#### Supplied data
`config.mk`:
```
export PLATFORM = sky130hd
export DESIGN_NAME = record_packet_size_regulator_flat
export DESIGN_NICKNAME = d
export VERILOG_FILES = /design/src/design/rpsr_pkg.sv /design/src/design/rpsr_req_if.sv /design/src/design/rpsr_rsp_if.sv /design/src/design/rpsr_csr_if.sv /design/src/design/rpsr_csr_regs.sv /design/src/design/rpsr_in_stage.sv /design/src/design/rpsr_core.sv /design/src/design/record_packet_size_regulator.sv /design/src/flat_wrapper.sv
export SDC_FILE = /design/constraint.sdc
export NUM_CORES = 1
export LEC_CHECK = 0
export ABC_CLOCK_PERIOD_IN_PS = 16100
export BUFFER_PORTS_ARGS = -buffer_cell sky130_fd_sc_hd__buf_2
export CORE_ASPECT_RATIO = 1.5
export CORE_UTILIZATION = 25
export DETAILED_ROUTE_END_ITERATION = 6
export GPL_TIMING_DRIVEN = 1
export HOLD_SLACK_MARGIN = 0.15
export MAX_ROUTING_LAYER = met4
export PLACE_DENSITY = 0.49
export SLEW_MARGIN = 20
export SYNTH_ARGS = -nofsm -noshare
export SYNTH_HDL_FRONTEND = slang
export SYNTH_SLANG_ARGS = --single-unit
```
`constraint.sdc`:
```
create_clock -name clock -period 16.1 [get_ports clock]
set_input_delay 4.83 -clock clock [delete_from_list [all_inputs] [get_ports clock]]
set_output_delay 4.83 -clock clock [all_outputs]
set_load 0.01 [all_outputs]
```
########
Problem description: Could you transcribe each entry exactly as it stands?

Expected answer:
`config.mk`:
```
export PLATFORM = sky130hd
export DESIGN_NAME = record_packet_size_regulator_flat
export DESIGN_NICKNAME = d
export VERILOG_FILES = /design/src/design/rpsr_pkg.sv /design/src/design/rpsr_req_if.sv /design/src/design/rpsr_rsp_if.sv /design/src/design/rpsr_csr_if.sv /design/src/design/rpsr_csr_regs.sv /design/src/design/rpsr_in_stage.sv /design/src/design/rpsr_core.sv /design/src/design/record_packet_size_regulator.sv /design/src/flat_wrapper.sv
export SDC_FILE = /design/constraint.sdc
export NUM_CORES = 1
export LEC_CHECK = 0
export ABC_CLOCK_PERIOD_IN_PS = 16100
export BUFFER_PORTS_ARGS = -buffer_cell sky130_fd_sc_hd__buf_2
export CORE_ASPECT_RATIO = 1.5
export CORE_UTILIZATION = 25
export DETAILED_ROUTE_END_ITERATION = 6
export GPL_TIMING_DRIVEN = 1
export HOLD_SLACK_MARGIN = 0.15
export MAX_ROUTING_LAYER = met4
export PLACE_DENSITY = 0.49
export SLEW_MARGIN = 20
export SYNTH_ARGS = -nofsm -noshare
export SYNTH_HDL_FRONTEND = slang
export SYNTH_SLANG_ARGS = --single-unit
```
`constraint.sdc`:
```
create_clock -name clock -period 16.1 [get_ports clock]
set_input_delay 4.83 -clock clock [delete_from_list [all_inputs] [get_ports clock]]
set_output_delay 4.83 -clock clock [all_outputs]
set_load 0.01 [all_outputs]
```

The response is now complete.